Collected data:
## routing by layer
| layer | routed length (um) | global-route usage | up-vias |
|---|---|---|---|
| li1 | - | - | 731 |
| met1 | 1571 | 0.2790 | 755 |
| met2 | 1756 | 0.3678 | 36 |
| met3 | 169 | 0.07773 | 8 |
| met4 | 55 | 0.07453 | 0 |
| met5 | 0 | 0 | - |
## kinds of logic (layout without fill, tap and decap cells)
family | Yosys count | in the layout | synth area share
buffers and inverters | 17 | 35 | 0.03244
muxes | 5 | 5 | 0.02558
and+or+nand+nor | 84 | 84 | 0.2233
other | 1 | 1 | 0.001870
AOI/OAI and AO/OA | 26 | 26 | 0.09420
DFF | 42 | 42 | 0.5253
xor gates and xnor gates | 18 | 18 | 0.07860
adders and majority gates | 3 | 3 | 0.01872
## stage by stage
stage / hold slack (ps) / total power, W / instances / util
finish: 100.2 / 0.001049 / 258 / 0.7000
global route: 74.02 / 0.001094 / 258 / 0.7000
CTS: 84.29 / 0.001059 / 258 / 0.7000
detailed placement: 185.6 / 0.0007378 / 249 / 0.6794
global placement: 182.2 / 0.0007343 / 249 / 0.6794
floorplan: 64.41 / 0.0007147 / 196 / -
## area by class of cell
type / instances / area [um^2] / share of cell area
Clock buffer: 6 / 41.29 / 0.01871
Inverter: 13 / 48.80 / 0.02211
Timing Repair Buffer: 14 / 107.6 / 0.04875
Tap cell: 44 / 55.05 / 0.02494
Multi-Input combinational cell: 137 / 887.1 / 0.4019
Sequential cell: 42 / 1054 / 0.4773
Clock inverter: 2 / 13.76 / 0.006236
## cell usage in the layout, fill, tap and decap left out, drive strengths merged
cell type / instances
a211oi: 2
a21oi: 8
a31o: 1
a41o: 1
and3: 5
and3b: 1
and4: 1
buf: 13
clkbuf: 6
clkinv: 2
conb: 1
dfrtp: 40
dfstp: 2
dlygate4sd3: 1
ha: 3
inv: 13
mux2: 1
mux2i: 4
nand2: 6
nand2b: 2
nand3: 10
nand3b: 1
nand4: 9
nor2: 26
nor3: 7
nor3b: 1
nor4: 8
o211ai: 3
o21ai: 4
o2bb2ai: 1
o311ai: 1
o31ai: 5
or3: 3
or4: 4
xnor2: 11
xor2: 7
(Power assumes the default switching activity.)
File: src/rtl/instruction_fetch.sv
// Assembles 8088 instructions from the prefetch queue, one byte per two
// cycles, and hands records to the EU. Define FETCH_PREFIX_EN to fold prefixes.
module instruction_fetch
  import fetch_pkg::*;
#(
  parameter int unsigned MAX_PREFIX = 4
) (
  input  logic        CLKx4,
  input  logic        RESET_n,
  input  logic [7:0]  prefetchTop,
  input  logic        prefetchEmpty,
  output logic        advanceTop,
  input  logic        flush,
  input  logic        inst_ack,
  output logic        inst_valid,
  output logic [7:0]  inst_opcode,
  output logic [7:0]  inst_modrm,
  output logic [15:0] inst_disp,
  output logic [31:0] inst_imm,
  output logic [3:0]  inst_len,
  output logic [2:0]  inst_seg,
  output logic [1:0]  inst_rep,
  output logic        inst_lock
);

  if (MAX_PREFIX < 1 || MAX_PREFIX > 15) begin : g_bad_max_prefix
    $error("MAX_PREFIX must be in 1..15");
  end

  fetch_state_t state, cur, nxt, after_disp;
  logic         gap, restart, take, has_modrm;
  logic [2:0]   imm_bytes, dec_reg, dm_rm;
  logic [1:0]   dm_mod, disp_bytes;
  logic [7:0]   dec_op;
  logic [3:0]   len_base;

  // An ack in DONE behaves as an immediate return to PREFIX, so the next
  // byte may be captured on the very edge that retires the record.
  assign restart  = (state == DONE) && inst_ack;
  assign cur      = restart ? PREFIX : state;
  assign len_base = restart ? 4'd0 : inst_len;
  assign take     = !flush && (cur != DONE) && !gap && !prefetchEmpty;

  assign dec_op  = (cur == PREFIX) ? prefetchTop : inst_opcode;
  assign dec_reg = (cur == MODRM) ? prefetchTop[5:3] : inst_modrm[5:3];
  assign dm_mod  = (cur == MODRM) ? prefetchTop[7:6] : inst_modrm[7:6];
  assign dm_rm   = (cur == MODRM) ? prefetchTop[2:0] : inst_modrm[2:0];

  op_length_decode u_decode (
    .opcode    (dec_op),
    .modrm_reg (dec_reg),
    .has_modrm (has_modrm),
    .imm_bytes (imm_bytes)
  );

  always_comb begin
    disp_bytes = 2'd0;
    case (dm_mod)
      2'b01:   disp_bytes = 2'd1;
      2'b10:   disp_bytes = 2'd2;
      2'b00:   if (dm_rm == 3'b110) disp_bytes = 2'd2;
      default: ;
    endcase
  end

  assign after_disp = (imm_bytes != 3'd0) ? IMM0 : DONE;

`ifdef FETCH_PREFIX_EN
  logic [3:0] pfx_cnt, pfx_base, pfx_next;

  assign pfx_base = restart ? 4'd0 : pfx_cnt;
  assign pfx_next = pfx_base + 4'd1;

  always_ff @(posedge CLKx4) begin
    if (!RESET_n || flush) begin
      inst_seg  <= SEG_NONE;
      inst_rep  <= REP_NONE;
      inst_lock <= 1'b0;
      pfx_cnt   <= '0;
    end else begin
      if (restart) begin
        inst_seg  <= SEG_NONE;
        inst_rep  <= REP_NONE;
        inst_lock <= 1'b0;
        pfx_cnt   <= '0;
      end
      if (take && cur == PREFIX && is_prefix(prefetchTop)) begin
        pfx_cnt <= pfx_next;
        case (prefetchTop)
          PFX_ES:    inst_seg  <= SEG_ES;
          PFX_CS:    inst_seg  <= SEG_CS;
          PFX_SS:    inst_seg  <= SEG_SS;
          PFX_DS:    inst_seg  <= SEG_DS;
          PFX_LOCK:  inst_lock <= 1'b1;
          PFX_REPNE: inst_rep  <= REP_NE;
          PFX_REP:   inst_rep  <= REP_E;
          default:   ;
        endcase
      end
    end
  end
`else
  assign inst_seg  = SEG_NONE;
  assign inst_rep  = REP_NONE;
  assign inst_lock = 1'b0;
`endif

  always_comb begin
    nxt = cur;
    if (take) begin
      case (cur)
        PREFIX: begin
`ifdef FETCH_PREFIX_EN
          if (is_prefix(prefetchTop))
            nxt = (32'(pfx_next) >= MAX_PREFIX) ? DONE : PREFIX;
          else
`endif
            nxt = has_modrm ? MODRM : after_disp;
        end
        MODRM:   nxt = (disp_bytes != 2'd0) ? DISP_LO : after_disp;
        DISP_LO: nxt = (disp_bytes == 2'd2) ? DISP_HI : after_disp;
        DISP_HI: nxt = after_disp;
        IMM0:    nxt = (imm_bytes == 3'd1) ? DONE : IMM1;
        IMM1:    nxt = (imm_bytes == 3'd2) ? DONE : IMM2;
        IMM2:    nxt = IMM3;
        IMM3:    nxt = DONE;
        default: nxt = cur;
      endcase
    end
  end

  always_ff @(posedge CLKx4) begin
    if (!RESET_n) begin
      state       <= PREFIX;
      gap         <= 1'b0;
      advanceTop  <= 1'b0;
      inst_valid  <= 1'b0;
      inst_opcode <= '0;
      inst_modrm  <= '0;
      inst_disp   <= '0;
      inst_imm    <= '0;
      inst_len    <= '0;
    end else begin
      gap        <= take;
      advanceTop <= take;
      state      <= flush ? PREFIX : nxt;
      inst_valid <= !flush && (nxt == DONE);
      if (flush || restart) begin
        inst_opcode <= '0;
        inst_modrm  <= '0;
        inst_disp   <= '0;
        inst_imm    <= '0;
        inst_len    <= '0;
      end
      if (take) begin
        inst_len <= len_base + 4'd1;
        case (cur)
          PREFIX:  inst_opcode     <= prefetchTop;
          MODRM:   inst_modrm      <= prefetchTop;
          DISP_LO: inst_disp       <= {{8{prefetchTop[7]}}, prefetchTop};
          DISP_HI: inst_disp[15:8] <= prefetchTop;
          IMM0:    inst_imm[7:0]   <= prefetchTop;
          IMM1:    inst_imm[15:8]  <= prefetchTop;
          IMM2:    inst_imm[23:16] <= prefetchTop;
          IMM3:    inst_imm[31:24] <= prefetchTop;
          default: ;
        endcase
      end
    end
  end

endmodule

File: config.mk
export PLATFORM = sky130hd
export DESIGN_NAME = instruction_fetch
export DESIGN_NICKNAME = d
export VERILOG_FILES = /design/src/rtl/fetch_pkg.sv /design/src/rtl/op_length_decode.sv /design/src/rtl/instruction_fetch.sv
export SDC_FILE = /design/constraint.sdc
export NUM_CORES = 1
export LEC_CHECK = 0
export CORE_ASPECT_RATIO = 0.9
export CORE_MARGIN = 5
export CORE_UTILIZATION = 40
export CTS_CLUSTER_SIZE = 12
export DETAILED_ROUTE_END_ITERATION = 10
export PLACE_DENSITY = 0.67
export SYNTH_ARGS = -nofsm -noshare
export SYNTH_HDL_FRONTEND = slang
export SYNTH_HIERARCHICAL = 1
export SYNTH_SLANG_ARGS = --single-unit
File: constraint.sdc
create_clock -name CLKx4 -period 8.2 [get_ports CLKx4]
set_clock_uncertainty 0.15 [all_clocks]
set_input_delay 0.82 -clock CLKx4 [delete_from_list [all_inputs] [get_ports CLKx4]]
set_output_delay 0.82 -clock CLKx4 [all_outputs]
set_load 0.05 [all_outputs]
File: src/rtl/pc_sequencer_pkg.sv
// Shared encodings and default vectors for the PC sequencer and its PC mux.
package pc_sequencer_pkg;

  typedef enum logic [1:0] {
    ST_BOOT = 2'd0,
    ST_RUN  = 2'd1,
    ST_HALT = 2'd2
  } state_e;

  typedef enum logic [1:0] {
    CAUSE_NONE   = 2'd0,
    CAUSE_JUMP   = 2'd1,
    CAUSE_BRANCH = 2'd2,
    CAUSE_EXC    = 2'd3
  } cause_e;

  localparam logic [31:0] DEF_RESET_VECTOR = 32'h0000_0000;
  localparam logic [31:0] DEF_EXC_VECTOR   = 32'h0000_0080;
  localparam int          DEF_CNT_W        = 16;

  function automatic logic is_misaligned(input logic [1:0] addr_lsb);
    return addr_lsb != 2'b00;
  endfunction

endpackage

File: src/rtl/pc_sequencer_pc_mux.sv
// Next-PC selector: picks the redirect target or the sequential PC+4.
module PC_Mux (
  input  logic        sel_i,
  input  logic [31:0] reg1_i,
  input  logic [31:0] reg2_i,
  output logic [31:0] pc_next_o
);

  assign pc_next_o = sel_i ? reg1_i : reg2_i;

endmodule

File: src/rtl/pc_sequencer.sv
// Program counter owner: arbitrates redirects against fetch, stall and halt,
// and drives the PC mux selector, pipeline flushes and fetch qualifier.
//
// state | meaning
// BOOT  | single post-reset cycle, no fetch, inputs ignored
// RUN   | normal fetch with fixed-priority redirect arbitration
// HALT  | PC frozen; only an exception restarts fetch
module pc_sequencer
  import pc_sequencer_pkg::*;
#(
  parameter logic [31:0] RESET_VECTOR = DEF_RESET_VECTOR,
  parameter logic [31:0] EXC_VECTOR   = DEF_EXC_VECTOR,
  parameter int          CNT_W        = DEF_CNT_W
) (
  input  logic             clk,
  input  logic             rst_n,
  input  logic             stall_i,
  input  logic             jump_i,
  input  logic [31:0]      jump_target_i,
  input  logic             branch_taken_i,
  input  logic [31:0]      branch_target_i,
  input  logic             exc_i,
  input  logic             halt_i,
  output logic [31:0]      pc_o,
  output logic [31:0]      pc_plus4_o,
  output logic [31:0]      redirect_target_o,
  output logic             pc_sel_o,
  output logic             flush_if_o,
  output logic             flush_id_o,
  output logic             fetch_valid_o,
  output logic [1:0]       cause_o,
  output logic             misalign_o,
  output logic [CNT_W-1:0] redirect_count_o
);

  state_e           state_q, state_d;
  logic [31:0]      pc_q, pc_d;
  logic [CNT_W-1:0] cnt_q, cnt_d;
  logic [31:0]      pc_next;
  logic             pc_en;
  cause_e           cause;

  assign pc_plus4_o = pc_q + 32'd4;

  always_comb begin
    state_d           = state_q;
    pc_en             = 1'b0;
    pc_sel_o          = 1'b0;
    redirect_target_o = pc_plus4_o;
    flush_if_o        = 1'b0;
    flush_id_o        = 1'b0;
    fetch_valid_o     = 1'b0;
    misalign_o        = 1'b0;
    cause             = CAUSE_NONE;

    unique case (state_q)
      ST_BOOT: state_d = ST_RUN;

      ST_RUN: begin
        fetch_valid_o = !stall_i;
        if (exc_i) begin
          cause             = CAUSE_EXC;
          redirect_target_o = EXC_VECTOR;
        end else if (branch_taken_i) begin
          cause             = CAUSE_BRANCH;
          redirect_target_o = branch_target_i;
        end else if (jump_i) begin
          cause             = CAUSE_JUMP;
          redirect_target_o = jump_target_i;
        end

        // A misaligned branch/jump becomes an exception redirect
        if ((cause == CAUSE_BRANCH || cause == CAUSE_JUMP) &&
            is_misaligned(redirect_target_o[1:0])) begin
          cause             = CAUSE_EXC;
          redirect_target_o = EXC_VECTOR;
          misalign_o        = 1'b1;
        end

        if (cause == CAUSE_NONE) begin
          if (halt_i)        state_d = ST_HALT;
          else if (!stall_i) pc_en   = 1'b1;
        end
      end

      ST_HALT: begin
        if (exc_i) begin
          cause             = CAUSE_EXC;
          redirect_target_o = EXC_VECTOR;
          state_d           = ST_RUN;
        end
      end

      default: state_d = ST_BOOT;
    endcase

    // Redirects override stall: the redirecting instruction is older
    if (cause != CAUSE_NONE) begin
      pc_sel_o   = 1'b1;
      pc_en      = 1'b1;
      flush_if_o = 1'b1;
      flush_id_o = (cause != CAUSE_JUMP);
    end
  end

  assign cause_o = cause;

  PC_Mux u_pc_mux (
    .sel_i     (pc_sel_o),
    .reg1_i    (redirect_target_o),
    .reg2_i    (pc_plus4_o),
    .pc_next_o (pc_next)
  );

  assign pc_d  = pc_en ? pc_next : pc_q;
  assign cnt_d = (pc_sel_o && (cnt_q != {CNT_W{1'b1}})) ? cnt_q + CNT_W'(1) : cnt_q;

  always_ff @(posedge clk or negedge rst_n) begin
    if (!rst_n) begin
      state_q <= ST_BOOT;
      pc_q    <= RESET_VECTOR;
      cnt_q   <= '0;
    end else begin
      state_q <= state_d;
      pc_q    <= pc_d;
      cnt_q   <= cnt_d;
    end
  end

  assign pc_o             = pc_q;
  assign redirect_count_o = cnt_q;

endmodule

Exercise details: For the records above, state the number of lines that include the string "usage" and add nothing.

Expected output: 2